ADHD 2.0
- Author: Edward M. Hallowell John J. Ratey
- Language: English
- Genre: Nonfiction
- Publisher: Ballantine Books
- Publication date: January 12, 2021
- Publication place: United States
- Media type: Print (hardback)
- Pages: 208
- ISBN: 978-0399178733

= ADHD 2.0 =

2021 non-fiction book

ADHD 2.0: New Science and Essential Strategies for Thriving with Distraction—from Childhood through Adulthood is a 2021 non-fiction book by psychiatrists Edward M. Hallowell and John J. Ratey.

== Synopsis ==
Hallowell and Ratey, rather than framing Attention Deficit Hyperactivity Disorder (ADHD) as only a disorder, describe it as a condition with advantages and disadvantages, if properly managed. Chapters focus on creating the right supports and the right environment to enable children and adults with ADHD to succeed.

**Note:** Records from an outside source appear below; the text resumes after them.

==> src/hw/tinker_consts.svh <==
`ifndef TINKER_CONSTS_SVH
`define TINKER_CONSTS_SVH

// datapath widths
`define TINKER_XLEN      64
`define TINKER_ILEN      32
`define TINKER_NREGS     32
`define TINKER_RIDX_W    5
`define TINKER_LIT_W     12

// instruction fields: opcode 31:27, rd 26:22, rs 21:17, rt 16:12, L 11:0
`define TINKER_OP_MSB    31
`define TINKER_RD_MSB    26
`define TINKER_RS_MSB    21
`define TINKER_RT_MSB    16

// unified byte memory, control register sits just above it
`define TINKER_MEM_BYTES 4096
`define TINKER_PC_RESET  32'h0000_0100
`define TINKER_CTRL_ADDR 32'h0000_1000

// mov r0, r0 (opcode 0x11, all fields zero)
`define TINKER_NOP_WORD  32'h8800_0000

`endif

==> src/hw/tinker_pkg.sv <==
`default_nettype none

`include "tinker_consts.svh"

package tinker_pkg;

    typedef enum logic [4:0] {
        op_and    = 5'h00,
        op_or     = 5'h01,
        op_xor    = 5'h02,
        op_not    = 5'h03,
        op_shftr  = 5'h04,
        op_shftri = 5'h05,
        op_shftl  = 5'h06,
        op_shftli = 5'h07,
        op_br     = 5'h08,  // pc = rd
        op_brr_rd = 5'h09,  // pc += rd
        op_brr_l  = 5'h0a,  // pc += sext(L)
        op_brnz   = 5'h0b,
        op_brgt   = 5'h0e,
        op_halt   = 5'h0f,
        op_load   = 5'h10,  // mov rd, (rs)(L)
        op_mov    = 5'h11,
        op_movl   = 5'h12,  // mov rd, L
        op_store  = 5'h13,  // mov (rd)(L), rs
        op_add    = 5'h18,
        op_addi   = 5'h19,
        op_sub    = 5'h1a,
        op_subi   = 5'h1b
    } opcode_e;

    typedef struct packed {
        logic reg_write;
        logic mem_read;
        logic mem_write;
        logic is_branch;  // real branches only, halt is separate
        logic halt;
    } ctrl_t;

    typedef struct packed {
        ctrl_t                     ctrl;
        opcode_e                   opcode;
        logic [`TINKER_RIDX_W-1:0] rd;
        logic [`TINKER_RIDX_W-1:0] rs;
        logic [`TINKER_RIDX_W-1:0] rt;
        logic [`TINKER_LIT_W-1:0]  lit;
        logic [`TINKER_XLEN-1:0]   rd_val;
        logic [`TINKER_XLEN-1:0]   rs_val;
        logic [`TINKER_XLEN-1:0]   rt_val;
    } idex_t;

    typedef struct packed {
        ctrl_t                     ctrl;
        logic [`TINKER_XLEN-1:0]   alu_result;  // also the load/store address
        logic [`TINKER_XLEN-1:0]   store_data;
        logic [`TINKER_RIDX_W-1:0] rd;
    } exmem_t;

    typedef struct packed {
        ctrl_t                     ctrl;
        logic [`TINKER_XLEN-1:0]   wb_data;  // load data or alu result, already picked
        logic [`TINKER_RIDX_W-1:0] rd;
    } memwb_t;

    typedef enum logic [1:0] {
        from_regfile,
        from_exmem,
        from_memwb
    } fwd_sel_e;

    typedef struct packed {
        logic        psel;
        logic        penable;
        logic        pwrite;
        logic [31:0] paddr;
        logic [31:0] pwdata;
    } apb_req_t;

    typedef struct packed {
        logic [31:0] prdata;
        logic        pready;
        logic        pslverr;
    } apb_rsp_t;

endpackage

`default_nettype wire

==> src/hw/tinker_hazard.sv <==
`default_nettype none

`include "tinker_consts.svh"

module tinker_hazard import tinker_pkg::*; (
    input  wire idex_t  id_fields,
    input  wire idex_t  idex,
    input  wire exmem_t exmem,
    input  wire memwb_t memwb,
    output logic        stall,
    output fwd_sel_e    sel_rd,
    output fwd_sel_e    sel_rs,
    output fwd_sel_e    sel_rt
);
    logic load_use;
    logic branch_dep;

    // any of the three fields counts as a read, conservative
    function automatic logic reads(input idex_t f, input logic [`TINKER_RIDX_W-1:0] idx);
        return f.rd == idx || f.rs == idx || f.rt == idx;
    endfunction

    // newest producer wins
    function automatic fwd_sel_e pick(input exmem_t em, input memwb_t mw,
                                      input logic [`TINKER_RIDX_W-1:0] idx);
        if (em.ctrl.reg_write && em.rd == idx)
            return from_exmem;
        if (mw.ctrl.reg_write && mw.rd == idx)
            return from_memwb;
        return from_regfile;
    endfunction

    assign load_use = idex.ctrl.mem_read && reads(id_fields, idex.rd);

    // branch reads regs in ID, only EX/MEM alu results are forwarded there
    assign branch_dep = id_fields.ctrl.is_branch &&
                        ((idex.ctrl.reg_write && reads(id_fields, idex.rd)) ||
                         (exmem.ctrl.mem_read && reads(id_fields, exmem.rd)));

    assign stall = load_use || branch_dep;

    assign sel_rd = pick(exmem, memwb, idex.rd);
    assign sel_rs = pick(exmem, memwb, idex.rs);
    assign sel_rt = pick(exmem, memwb, idex.rt);

    always_comb begin
        assert final (!stall || idex.ctrl.reg_write || exmem.ctrl.reg_write)
            else $error("stall with no register write pending in EX or MEM");
    end

endmodule

`default_nettype wire
<file path="config.mk">
export PLATFORM = sky130hd
export DESIGN_NAME = video_core
export DESIGN_NICKNAME = d
export VERILOG_FILES = /design/src/hdl/video_pkg.sv /design/src/hdl/raster_timing.sv /design/src/hdl/scroll_regs.sv /design/src/hdl/layer_priority.sv /design/src/hdl/palette_rom.sv /design/src/hdl/video_core.sv
export VERILOG_INCLUDE_DIRS = /design/src /design/src/hdl
export SDC_FILE = /design/constraint.sdc
export NUM_CORES = 2
export LEC_CHECK = 0
export BUFFER_PORTS_ARGS = -buffer_cell sky130_fd_sc_hd__clkbuf_2
export CAP_MARGIN = 20
export CORE_ASPECT_RATIO = 1.1
export CORE_UTILIZATION = 57
export CTS_CLUSTER_SIZE = 25
export DETAILED_ROUTE_END_ITERATION = 12
export PLACE_DENSITY = 0.73
export SYNTH_ARGS = -nofsm -noshare
export SYNTH_HDL_FRONTEND = slang
export SYNTH_SLANG_ARGS = --single-unit
</file>
<file path="constraint.sdc">
create_clock -name pixel_clk -period 3.8 [get_ports pixel_clk]
set_clock_uncertainty 0.2 [all_clocks]
set_input_delay 0.38 -clock pixel_clk [delete_from_list [all_inputs] [get_ports pixel_clk]]
set_output_delay 0.38 -clock pixel_clk [all_outputs]
set_load 0.05 [all_outputs]
</file>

The first chapter emphasizes that ADHD is not a single trait, but a "spectrum of traits," including an "itch" to create, strive, and act; as well as the better-known aspects such as inattention and hyperactivity. The second chapter describes two functions of the brain known as the default mode network (DMN) and the task-positive network (TPN) and how these regions work in people with ADHD. The third chapter explains ADHD's potential connection with the cerebellum, leading to new but promising ADHD treatments that involve touch and balance exercises. The fourth chapter stresses the importance of love and connection in managing ADHD. The fifth chapter includes stories that illustrate the perseverance and creativity of people with ADHD, provided they find tasks and goals that are "the right kind of difficult." The sixth chapter describes the creation of the right home, work, and school environments to facilitate success for people with ADHD. Chapters 7 and 8 include the benefits of exercise and medication, respectively.

== Reception ==
Psychologist and Professor of School Psychology at Michigan State University, John S. Carlson praised the book for emphasizing ADHD as a potential asset rather than a deficit, thus bringing a "unique lens to ADHD, to which all school psychologists (SPs) should be exposed." Publishers Weekly reviewed the book positively, stating, "This information-packed guide is a must-have for anyone dealing with ADHD." In Psychology Today, physician, author and Adjunct Professor of Epidemiology at Columbia University Lloyd Sederer calls the book "clear, personable, digestible, and useful." Sederer also notes that Hallowell and Ratey summarize key points from their previous research in the book as well, meaning that people unfamiliar with their popular 1994 book Driven to Distraction can easily consult this one without missing important information.